No experience but you should contact this man either here or on instagram, https://www.instagram.com/icanhaschzbrgr/

Most of his handles are $50-$75, I'm not sure how often he produces them but I know he does work for dalman. I'd also fb message dalman about a mascur and reindeer handle, I know he semi mass produces them and Dalmans handles are "lit" as the kids would say.

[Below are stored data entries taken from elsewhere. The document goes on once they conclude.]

==> src/host_bus_port_map.svh <==
// Pin vector layout, reset values and field positions of the host bus port
`ifndef HOST_BUS_PORT_MAP_SVH
`define HOST_BUS_PORT_MAP_SVH
`define PIN_W      19
`define P_DATA_HI  7
`define P_ADDR_LO  8
`define P_ADDR_HI  10
`define P_CSA      11
`define P_CSB      12
`define P_CSC      13
`define P_CSD      14
`define P_WR       15
`define P_RD       16
`define P_FORCE    17
`define P_STYLE    18
`define PIN_RST    19'h5f800
`define DOUT_RST   8'h00
`define CHAN_A     2'h0
`define CHAN_B     2'h1
`define CHAN_C     2'h2
`define CHAN_D     2'h3
`endif

==> src/host_bus_port_pkg.sv <==
// Types of the host bus port: access states and the state record
`include "host_bus_port_map.svh"
package host_bus_port_pkg;
	typedef enum logic [2:0] {
		ST_IDLE  = 3'h1,
		ST_READ  = 3'h2,
		ST_WRITE = 3'h4
	} acc_state_t;
	typedef logic [`PIN_W-1:0] pin_vec_t;
	typedef struct packed {
		pin_vec_t   s1;
		pin_vec_t   s2;
		pin_vec_t   s3;
		pin_vec_t   f;
		acc_state_t st;
		logic       cap;
		logic [1:0] chan;
		logic [2:0] addr;
		logic [7:0] dout;
		logic       oe_n;
		logic       rd_stb;
		logic       wr_stb;
		logic [7:0] wdata;
		logic [3:0] int_out;
		logic [3:0] int_oe_n;
		logic       txf_n;
		logic       rxf_n;
	} port_state_t;
endpackage

==> src/host_bus_port.sv <==
// Parallel host bus port of a four-channel UART
//
// Behaviour
// [RULE_01] In strobe style a falling read strobe starts a read and the byte is driven out.
// [RULE_02] In strobe style a write runs from falling write strobe and loads data at its rise.
// [RULE_03] In select style the write strobe pin is read/write: high reads, low writes.
// [RULE_04] In select style the read strobe pin is ignored and held high by the host.
// [RULE_05] In strobe style each of four active-low selects enables one channel A to D.
// [RULE_06] In select style the channel A select is the single device select.
// [RULE_07] In select style the channel B and C selects are two channel-address bits.
// [RULE_08] In select style the channel D select has no use and is tied high outside.
// [RULE_09] In strobe style each interrupt pin floats while its output-enable bit is 0.
// [RULE_10] In select style channel A interrupt pin is an open-drain active-low device request.
// [RULE_11] In select style interrupt pins B, C and D are held at logic zero.
// [RULE_12] The shared transmit flag is the AND of the four active-low transmit-ready signals.
// [RULE_13] The shared receive flag is the AND of the four active-low receive-ready signals.
// [RULE_14] Address is three bits, data is eight bits, driven only during reads.
// [RULE_15] In strobe style the force input drives all interrupt pins whatever the enable bits.
// [RULE_16] In select style the host holds the force input low.
// [RULE_17] In select style address bits A4,A3 pick channels A,B,C,D; any pending request asserts.
`timescale 1ns/10ps
`default_nettype none
`include "host_bus_port_map.svh"

module host_bus_port (
	input  wire logic       CLK_SYS,          // 20 MHz system clock
	input  wire logic       RST,              // Async reset, active high
	input  wire logic       BUS_STYLE_SEL,    // High: strobe style, low: select style
	input  wire logic       IRQ_FORCE_ENABLE, // Force interrupt pins driven in strobe style
	input  wire logic       READ_STROBE_N,    // Read strobe pin
	input  wire logic       WRITE_STROBE_N,   // Write strobe or read/write pin
	input  wire logic       CHAN_A_SELECT_N,  // Select A or device select
	input  wire logic       CHAN_B_SELECT_N,  // Select B or address A3
	input  wire logic       CHAN_C_SELECT_N,  // Select C or address A4
	input  wire logic       CHAN_D_SELECT_N,  // Select D, unused in select style
	input  wire logic [2:0] ADDR,             // Register address pins
	input  wire logic [7:0] DATA_IN,          // Data bus level seen at pins
	output logic      [7:0] DATA_OUT,         // Data driven on reads
	output logic            DATA_OE_N,        // Low while driving data bus
	output logic      [1:0] REG_CHAN,         // Channel of register access
	output logic      [2:0] REG_ADDR,         // Register within channel
	output logic            REG_RD_STB,       // One-cycle read request
	output logic            REG_WR_STB,       // One-cycle write request
	output logic      [7:0] REG_WR_DATA,      // Data for write request
	input  wire logic [7:0] REG_RD_DATA,      // Read data, valid with read request
	input  wire logic [3:0] CHAN_IRQ,         // Pending interrupt per channel
	input  wire logic [3:0] CHAN_OUT_EN,      // Output-enable bit per channel
	input  wire logic [3:0] TX_READY_N,       // Transmit ready per channel
	input  wire logic [3:0] RX_READY_N,       // Receive ready per channel
	output logic      [3:0] INT_OUT,          // Interrupt pin levels
	output logic      [3:0] INT_OE_N,         // Low while interrupt pin driven
	output logic            TX_SPACE_FLAG_N,  // Shared transmit ready
	output logic            RX_AVAIL_FLAG_N   // Shared receive ready
);
	import host_bus_port_pkg::*;

	port_state_t q;
	port_state_t d;
	pin_vec_t    pins;
	pin_vec_t    agree;
	logic [1:0]  acc_now;
	logic [1:0]  acc_was;

	// Access kind of a filtered pin vector: bit 1 read, bit 0 write
	function automatic logic [1:0] access_of(input pin_vec_t f);
		logic sel;
		sel = 1'b0;
		if (f[`P_STYLE]) begin
			sel = ~&f[`P_CSD:`P_CSA];                     // see [RULE_05]
			access_of = {sel & ~f[`P_RD], sel & ~f[`P_WR]}; // see [RULE_01] see [RULE_02]
		end else begin
			sel = ~f[`P_CSA];                               // see [RULE_06]
			// Read strobe and select D not looked at here
			access_of = {sel & f[`P_WR], sel & ~f[`P_WR]};  // see [RULE_03] see [RULE_04] see [RULE_08]
		end
	endfunction

	// Channel addressed by a filtered pin vector
	function automatic logic [1:0] chan_of(input pin_vec_t f);
		if (!f[`P_STYLE])
			chan_of = {f[`P_CSC], f[`P_CSB]};               // see [RULE_07] see [RULE_17]
		else if (!f[`P_CSA])
			chan_of = `CHAN_A;
		else if (!f[`P_CSB])
			chan_of = `CHAN_B;
		else if (!f[`P_CSC])
			chan_of = `CHAN_C;
		else
			chan_of = `CHAN_D;
	endfunction

	assign pins = {BUS_STYLE_SEL, IRQ_FORCE_ENABLE, READ_STROBE_N, WRITE_STROBE_N,
		CHAN_D_SELECT_N, CHAN_C_SELECT_N, CHAN_B_SELECT_N, CHAN_A_SELECT_N, ADDR, DATA_IN};
	assign agree = ~(q.s2 ^ q.s3);

	always_comb begin
		d = q;
		d.s1 = pins;
		d.s2 = q.s1;
		d.s3 = q.s2;
		// Filtered pin takes the new level once stages two and three agree
		d.f = (q.f & ~agree) | (q.s2 & agree);
		acc_now = access_of(d.f);
		acc_was = access_of(q.f);
		d.rd_stb = 1'b0;
		d.wr_stb = 1'b0;
		unique case (q.st)
			ST_IDLE: begin
				if (acc_now[1] && !acc_was[1]) begin
					d.rd_stb = 1'b1;                            // see [RULE_01]
					d.cap = 1'b1;
					d.chan = chan_of(d.f);
					d.addr = d.f[`P_ADDR_HI:`P_ADDR_LO];        // see [RULE_14]
					d.st = ST_READ;
				end else if (acc_now[0] && !acc_was[0]) begin
					d.chan = chan_of(d.f);                      // see [RULE_02]
					d.addr = d.f[`P_ADDR_HI:`P_ADDR_LO];
					d.st = ST_WRITE;
				end
			end
			ST_READ: begin
				if (q.cap) begin
					d.dout = REG_RD_DATA;
					d.oe_n = 1'b0;                              // see [RULE_14]
					d.cap = 1'b0;
				end
				if (!acc_now[1]) begin
					d.oe_n = 1'b1;
					d.cap = 1'b0;
					d.st = ST_IDLE;
				end
			end
			ST_WRITE: begin
				if (!acc_now[0]) begin
					// Data as sampled just before the write access ended (write strobe or select rose)
					d.wdata = q.f[`P_DATA_HI:0];                // see [RULE_02]
					d.wr_stb = 1'b1;                            // see [RULE_03]
					d.st = ST_IDLE;
				end
			end
			// Illegal one-hot code falls back to idle
			default: d.st = ST_IDLE;
		endcase
		if (q.f[`P_STYLE]) begin
			d.int_out = CHAN_IRQ;
			// Force input only counts in strobe style
			d.int_oe_n = ~(CHAN_OUT_EN | {4{q.f[`P_FORCE]}}); // see [RULE_09] see [RULE_15]
		end else begin
			d.int_out = 4'h0;                                  // see [RULE_11]
			d.int_oe_n = {3'h0, ~|CHAN_IRQ};                   // see [RULE_10] see [RULE_16]
		end
		d.txf_n = &TX_READY_N;                                 // see [RULE_12]
		d.rxf_n = &RX_READY_N;                                 // see [RULE_13]
	end

	always_ff @(posedge CLK_SYS or posedge RST) begin
		if (RST) begin
			q.s1 <= `PIN_RST;
			q.s2 <= `PIN_RST;
			q.s3 <= `PIN_RST;
			q.f <= `PIN_RST;
			q.st <= ST_IDLE;
			q.cap <= 1'b0;
			q.chan <= `CHAN_A;
			q.addr <= 3'h0;
			q.dout <= `DOUT_RST;
			q.oe_n <= 1'b1;
			q.rd_stb <= 1'b0;
			q.wr_stb <= 1'b0;
			q.wdata <= `DOUT_RST;
			q.int_out <= 4'h0;
			q.int_oe_n <= 4'hf;
			q.txf_n <= 1'b1;
			q.rxf_n <= 1'b1;
		end else begin
			q <= d;
		end
	end

	assign DATA_OUT = q.dout;
	assign DATA_OE_N = q.oe_n;
	assign REG_CHAN = q.chan;
	assign REG_ADDR = q.addr;
	assign REG_RD_STB = q.rd_stb;
	assign REG_WR_STB = q.wr_stb;
	assign REG_WR_DATA = q.wdata;
	assign INT_OUT = q.int_out;
	assign INT_OE_N = q.int_oe_n;
	assign TX_SPACE_FLAG_N = q.txf_n;
	assign RX_AVAIL_FLAG_N = q.rxf_n;

	property p_rd_data;
		@(posedge CLK_SYS) disable iff (RST)
		(REG_RD_STB && access_of(d.f) == 2'b10) |=>
			(!DATA_OE_N && DATA_OUT == $past(REG_RD_DATA));
	endproperty
	a_rd_data: assert property (p_rd_data) else $error("read byte not driven"); // see [RULE_01]

	property p_oe_read_only;
		@(posedge CLK_SYS) disable iff (RST)
		!DATA_OE_N |-> (q.st == ST_READ);
	endproperty
	a_oe_read_only: assert property (p_oe_read_only) else $error("bus driven outside read"); // see [RULE_14]

	property p_wr_after_access;
		@(posedge CLK_SYS) disable iff (RST)
		REG_WR_STB |-> ($past(q.st) == ST_WRITE && q.st == ST_IDLE && !REG_RD_STB);
	endproperty
	a_wr_after_access: assert property (p_wr_after_access) else $error("stray write"); // see [RULE_02]

	property p_sel_style_rw;
		@(posedge CLK_SYS) disable iff (RST)
		(REG_RD_STB && !q.f[`P_STYLE]) |-> (q.f[`P_WR] && !q.f[`P_CSA]);
	endproperty
	a_sel_style_rw: assert property (p_sel_style_rw) else $error("read without r/w high"); // see [RULE_03]

	property p_strobe_chan;
		@(posedge CLK_SYS) disable iff (RST)
		(REG_RD_STB && q.f[`P_STYLE]) |-> !q.f[`P_CSA + REG_CHAN];
	endproperty
	a_strobe_chan: assert property (p_strobe_chan) else $error("channel not selected"); // see [RULE_05]

	property p_addr_chan;
		@(posedge CLK_SYS) disable iff (RST)
		(REG_RD_STB && !q.f[`P_STYLE]) |-> (REG_CHAN == {q.f[`P_CSC], q.f[`P_CSB]});
	endproperty
	a_addr_chan: assert property (p_addr_chan) else $error("wrong channel decode"); // see [RULE_17]

	property p_int_enable;
		@(posedge CLK_SYS) disable iff (RST)
		q.f[`P_STYLE] ##1 q.f[`P_STYLE] |->
			(INT_OE_N == ~($past(CHAN_OUT_EN) | {4{$past(q.f[`P_FORCE])}}));
	endproperty
	a_int_enable: assert property (p_int_enable) else $error("interrupt enable wrong"); // see [RULE_09]

	property p_int_open_drain;
		@(posedge CLK_SYS) disable iff (RST)
		!q.f[`P_STYLE] |=> (!INT_OUT[0] && INT_OE_N[0] == ~|$past(CHAN_IRQ));
	endproperty
	a_int_open_drain: assert property (p_int_open_drain) else $error("device request wrong"); // see [RULE_10]

	property p_int_unused_low;
		@(posedge CLK_SYS) disable iff (RST)
		!q.f[`P_STYLE] |=> (INT_OUT[3:1] == 3'h0 && INT_OE_N[3:1] == 3'h0);
	endproperty
	a_int_unused_low: assert property (p_int_unused_low) else $error("unused pins not low"); // see [RULE_11]

	property p_flags;
		@(posedge CLK_SYS) disable iff (RST)
		##1 (TX_SPACE_FLAG_N == &$past(TX_READY_N) && RX_AVAIL_FLAG_N == &$past(RX_READY_N));
	endproperty
	a_flags: assert property (p_flags) else $error("shared flag wrong"); // see [RULE_12] see [RULE_13]

	// Access handshake: pulse shapes and captured bytes
	property p_rd_pulse;
		@(posedge CLK_SYS) disable iff (RST)
		REG_RD_STB |=> !REG_RD_STB;
	endproperty
	a_rd_pulse: assert property (p_rd_pulse) else $error("read pulse long"); // see [RULE_01]

	property p_rd_from_idle;
		@(posedge CLK_SYS) disable iff (RST)
		REG_RD_STB |-> ($past(q.st) == ST_IDLE && q.st == ST_READ);
	endproperty
	a_rd_from_idle: assert property (p_rd_from_idle) else $error("rd start"); // see [RULE_01]

	property p_oe_release;
		@(posedge CLK_SYS) disable iff (RST)
		(!DATA_OE_N && (access_of(d.f) & 2'h2) == 2'h0) |=> DATA_OE_N;
	endproperty
	a_oe_release: assert property (p_oe_release) else $error("bus held"); // see [RULE_14]

	property p_wr_data;
		@(posedge CLK_SYS) disable iff (RST)
		REG_WR_STB |-> (REG_WR_DATA == $past(q.f[`P_DATA_HI:0]));
	endproperty
	a_wr_data: assert property (p_wr_data) else $error("write byte wrong"); // see [RULE_02]

	property p_wr_pulse;
		@(posedge CLK_SYS) disable iff (RST)
		REG_WR_STB |=> !REG_WR_STB;
	endproperty
	a_wr_pulse: assert property (p_wr_pulse) else $error("write pulse long"); // see [RULE_02]

	property p_sel_style_wr;
		@(posedge CLK_SYS) disable iff (RST)
		(REG_WR_STB && !$past(q.f[`P_STYLE])) |->
			(!$past(q.f[`P_WR]) && !$past(q.f[`P_CSA]));
	endproperty
	a_sel_style_wr: assert property (p_sel_style_wr) else $error("bad write"); // see [RULE_03]

	// Interrupt pins in strobe style
	property p_int_force;
		@(posedge CLK_SYS) disable iff (RST)
		(q.f[`P_STYLE] && q.f[`P_FORCE]) |=> (INT_OE_N == 4'h0);
	endproperty
	a_int_force: assert property (p_int_force) else $error("force ignored"); // see [RULE_15]

	property p_int_follow;
		@(posedge CLK_SYS) disable iff (RST)
		q.f[`P_STYLE] |=> (INT_OUT == $past(CHAN_IRQ));
	endproperty
	a_int_follow: assert property (p_int_follow) else $error("interrupt level wrong"); // see [RULE_09]

endmodule // host_bus_port
`default_nettype wire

Burnt chestnut and horn is a beautiful combination for what it's worth. The chestnut is super grippy.


----------



## XooMG (Feb 14, 2017)

Unless you want something more ostentatious, the standard upgrade to horn/chestnut seems good.


----------



## valgard (Feb 14, 2017)

Thx Godslayer. I like how the chestnut looks with the KU finish, I'm curious about the FF of the handles Watanabe uses since several people have mentioned that getting that upgraded handle is not worth it.



Godslayer said:


> https://www.kitchenknifefora.com/threads/available-for-sale.2235/page-12
> 
> No experience but you should contact this man either here or on instagram, https://www.instagram.com/icanhaschzbrgr/
> 
> ...


----------



## TheCaptain (Feb 14, 2017)

I have the 165 pro which comes standard with the horn and burnt chestnut handle. Mine has a small gap that DH says only I would notice. When I said I wanted to rehandle it he talked me out of it as the burnt chestnut handle really does go well with the finish on the blade.

Pay for the upgrade (no plastic for you!!!) - you will have an awesome blade with a decent handle. If I were honest with myself I would say it leans toward the nicer end of the stock handle spectrum of my knifes (K&S knives excluded of course!)

You. will. love. this. knife!


----------



## valgard (Feb 14, 2017)

XooMG said:


> Unless you want something more ostentatious, the standard upgrade to horn/chestnut seems good.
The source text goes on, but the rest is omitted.